▸ Task goal
The lines to copy from the listing below are those that contain the string "synthesis".

▸ Data provided
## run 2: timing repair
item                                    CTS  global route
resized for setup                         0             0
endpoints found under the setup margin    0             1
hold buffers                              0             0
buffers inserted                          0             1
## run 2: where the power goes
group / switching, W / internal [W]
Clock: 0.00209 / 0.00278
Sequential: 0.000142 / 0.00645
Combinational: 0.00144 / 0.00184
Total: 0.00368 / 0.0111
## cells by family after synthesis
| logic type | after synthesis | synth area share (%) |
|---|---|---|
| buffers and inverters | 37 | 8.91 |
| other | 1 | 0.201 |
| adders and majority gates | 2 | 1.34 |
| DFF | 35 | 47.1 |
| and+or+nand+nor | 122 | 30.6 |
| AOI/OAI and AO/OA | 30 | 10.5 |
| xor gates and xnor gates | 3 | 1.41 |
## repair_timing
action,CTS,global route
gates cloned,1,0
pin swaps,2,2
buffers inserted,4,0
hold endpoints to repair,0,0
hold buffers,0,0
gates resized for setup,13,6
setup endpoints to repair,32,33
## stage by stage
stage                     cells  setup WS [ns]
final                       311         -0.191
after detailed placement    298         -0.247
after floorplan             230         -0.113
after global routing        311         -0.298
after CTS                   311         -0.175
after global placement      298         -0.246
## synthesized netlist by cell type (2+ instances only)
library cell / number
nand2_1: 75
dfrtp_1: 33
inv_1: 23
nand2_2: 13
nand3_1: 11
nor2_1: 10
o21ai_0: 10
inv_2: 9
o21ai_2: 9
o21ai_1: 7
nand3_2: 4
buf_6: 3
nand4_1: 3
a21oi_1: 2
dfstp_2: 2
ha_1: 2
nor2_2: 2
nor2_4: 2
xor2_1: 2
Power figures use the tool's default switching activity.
[config.mk]
export PLATFORM = sky130hd
export DESIGN_NAME = wb_regfile_flat
export DESIGN_NICKNAME = d
export VERILOG_FILES = /design/src/rtl/wb_regfile_if.sv /design/src/rtl/wb_regfile.sv /design/src/flat_wrapper.sv
export SDC_FILE = /design/constraint.sdc
export NUM_CORES = 1
export LEC_CHECK = 0
export CORE_ASPECT_RATIO = 1.1
export CORE_MARGIN = 1
export CORE_UTILIZATION = 29
export CTS_BUF_LIST = sky130_fd_sc_hd__clkbuf_16
export CTS_CLUSTER_SIZE = 16
export DETAILED_ROUTE_END_ITERATION = 10
export GPL_ROUTABILITY_DRIVEN = 0
export GPL_TIMING_DRIVEN = 0
export HOLD_SLACK_MARGIN = 0.08
export SYNTH_ARGS = -nofsm -noshare
export SYNTH_HDL_FRONTEND = slang
export SYNTH_SLANG_ARGS = --single-unit
[constraint.sdc]
create_clock -name clk -period 3.25 [get_ports clk]
set_input_delay 0.65 -clock clk [delete_from_list [all_inputs] [get_ports clk]]
set_output_delay 0.65 -clock clk [all_outputs]
set_load 0.01 [all_outputs]
File: src/rtl/ir_pkg.sv
// Shared NEC IR definitions: FSM states, protocol durations in units, and the unit-length formula.
// Used by the encoder and by the matching decoder.
`timescale 1ns/1ps
package ir_pkg;

    typedef enum logic [2:0] {
        IR_IDLE,
        IR_LEAD_MARK,
        IR_LEAD_SPACE,
        IR_BIT_MARK,
        IR_BIT_SPACE,
        IR_STOP_MARK,
        IR_GAP
    } ir_state_e;

    localparam int LEAD_MARK_UNITS  = 16;
    localparam int LEAD_SPACE_UNITS = 8;
    localparam int RPT_SPACE_UNITS  = 4;
    localparam int BIT_MARK_UNITS   = 1;
    localparam int ZERO_SPACE_UNITS = 1;
    localparam int ONE_SPACE_UNITS  = 3;
    localparam int STOP_MARK_UNITS  = 1;

    // One NEC unit is 562.5 us, i.e. 9/16000 s; widened so fast clocks cannot overflow.
    function automatic int unit_cycles(input int clk_hz);
        return int'((longint'(clk_hz) * 64'sd9) / 64'sd16000);
    endfunction

endpackage

File: src/rtl/ir_carrier_gen.sv
// Mark carrier: period car_cyc clocks, high for the first car_cyc/3 clocks of each period.
// restart holds the phase at zero so every mark begins with a fresh high phase.
`timescale 1ns/1ps
`ifdef IR_ENCODER_CARRIER_EN
module ir_carrier_gen #(
    parameter int car_cyc = 10
) (
    input  logic clk,
    input  logic rst,
    input  logic restart,
    output logic carrier
);
    localparam int W = (car_cyc > 1) ? $clog2(car_cyc) : 1;

    logic [W-1:0] cnt_q;

    always_ff @(posedge clk) begin
        if (rst || restart) begin
            cnt_q <= '0;
        end else if (cnt_q == W'(car_cyc - 1)) begin
            cnt_q <= '0;
        end else begin
            cnt_q <= cnt_q + W'(1);
        end
    end

    assign carrier = (cnt_q < W'(car_cyc / 3));

endmodule
`endif

File: src/rtl/ir_encoder.sv
// NEC IR frame encoder: lead mark/space, 32 data bits LSB first (or a repeat code), stop mark, idle gap.
// Macro IR_ENCODER_CARRIER_EN: marks carry a modulated carrier; otherwise ir_out is demodulated active-low.
`timescale 1ns/1ps
module ir_encoder
    import ir_pkg::*;
#(
    parameter int clk_hz     = 25000000,
    parameter int carrier_hz = 38000,
    parameter int gap_units  = 72
) (
    input  logic        clk,
    input  logic        rst,
    input  logic        valid,
    output logic        ready,
    input  logic [31:0] command,
    input  logic        rpt,
    output logic        ir_out,
    output logic        busy,
    output logic        done
);
    localparam int UNIT_CYC = unit_cycles(clk_hz);
    localparam int CW       = (UNIT_CYC > 1) ? $clog2(UNIT_CYC) : 1;
    localparam int UW       = 16;

    ir_state_e      state_q;
    logic [CW-1:0]  cyc_q;
    logic [UW-1:0]  unit_q;
    logic [4:0]     bit_q;
    logic [31:0]    cmd_q;
    logic           rpt_q;

    logic [UW-1:0]  target_units;
    logic           unit_end;
    logic           state_end;
    logic           mark;

    always_comb begin
        target_units = UW'(1);
        case (state_q)
            IR_LEAD_MARK:  target_units = UW'(LEAD_MARK_UNITS);
            IR_LEAD_SPACE: target_units = rpt_q ? UW'(RPT_SPACE_UNITS) : UW'(LEAD_SPACE_UNITS);
            IR_BIT_MARK:   target_units = UW'(BIT_MARK_UNITS);
            IR_BIT_SPACE:  target_units = cmd_q[bit_q] ? UW'(ONE_SPACE_UNITS) : UW'(ZERO_SPACE_UNITS);
            IR_STOP_MARK:  target_units = UW'(STOP_MARK_UNITS);
            IR_GAP:        target_units = UW'(gap_units);
            default:       target_units = UW'(1);
        endcase
    end

    assign unit_end  = (cyc_q == CW'(UNIT_CYC - 1));
    assign state_end = unit_end && (unit_q == target_units - UW'(1));
    assign mark      = (state_q == IR_LEAD_MARK) || (state_q == IR_BIT_MARK) ||
                       (state_q == IR_STOP_MARK);

    always_ff @(posedge clk) begin
        if (rst) begin
            state_q <= IR_IDLE;
            cyc_q   <= '0;
            unit_q  <= '0;
            bit_q   <= '0;
            cmd_q   <= '0;
            rpt_q   <= 1'b0;
        end else if (state_q == IR_IDLE) begin
            cyc_q  <= '0;
            unit_q <= '0;
            bit_q  <= '0;
            if (valid) begin
                cmd_q   <= command;
                rpt_q   <= rpt;
                state_q <= IR_LEAD_MARK;
            end
        end else if (!unit_end) begin
            cyc_q <= cyc_q + CW'(1);
        end else if (!state_end) begin
            cyc_q  <= '0;
            unit_q <= unit_q + UW'(1);
        end else begin
            cyc_q  <= '0;
            unit_q <= '0;
            case (state_q)
                IR_LEAD_MARK:  state_q <= IR_LEAD_SPACE;
                IR_LEAD_SPACE: state_q <= rpt_q ? IR_STOP_MARK : IR_BIT_MARK;
                IR_BIT_MARK:   state_q <= IR_BIT_SPACE;
                IR_BIT_SPACE: begin
                    // Bit 31 ends the payload; the index is cleared again on the next acceptance.
                    state_q <= (bit_q == 5'd31) ? IR_STOP_MARK : IR_BIT_MARK;
                    bit_q   <= bit_q + 5'd1;
                end
                IR_STOP_MARK:  state_q <= IR_GAP;
                default:       state_q <= IR_IDLE;
            endcase
        end
    end

    assign ready = (state_q == IR_IDLE);
    assign busy  = !ready;
    assign done  = (state_q == IR_STOP_MARK) && state_end;

`ifdef IR_ENCODER_CARRIER_EN
    logic carrier;

    ir_carrier_gen #(
        .car_cyc (clk_hz / carrier_hz)
    ) u_carrier (
        .clk     (clk),
        .rst     (rst),
        .restart (!mark),
        .carrier (carrier)
    );

    assign ir_out = mark && carrier;
`else
    logic [31:0] unused_carrier_hz;
    assign unused_carrier_hz = 32'(carrier_hz);

    assign ir_out = !mark;
`endif

endmodule
**config.mk**
```make
export PLATFORM = sky130hd
export DESIGN_NAME = pipe_perf_monitor
export DESIGN_NICKNAME = d
export VERILOG_FILES = /design/src/rtl/perf_pkg.sv /design/src/rtl/perf_sat_counter.sv /design/src/rtl/pipe_perf_monitor.sv
export SDC_FILE = /design/constraint.sdc
export NUM_CORES = 1
export LEC_CHECK = 0
export BUFFER_PORTS_ARGS = -buffer_cell sky130_fd_sc_hd__buf_4
export CAP_MARGIN = 30
export CORE_UTILIZATION = 45
export CTS_CLUSTER_SIZE = 20
export DETAILED_ROUTE_END_ITERATION = 8
export PLACE_DENSITY = 0.69
export SYNTH_ARGS = -nofsm -noshare
export SYNTH_HDL_FRONTEND = slang
export SYNTH_SLANG_ARGS = --single-unit
```
**constraint.sdc**
```tcl
create_clock -name clk_i -period 4.3 [get_ports clk_i]
set_input_delay 0.645 -clock clk_i [delete_from_list [all_inputs] [get_ports clk_i]]
set_output_delay 0.645 -clock clk_i [all_outputs]
set_load 0.05 [all_outputs]
```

▸ Solved exercise
## cells by family after synthesis
| logic type | after synthesis | synth area share (%) |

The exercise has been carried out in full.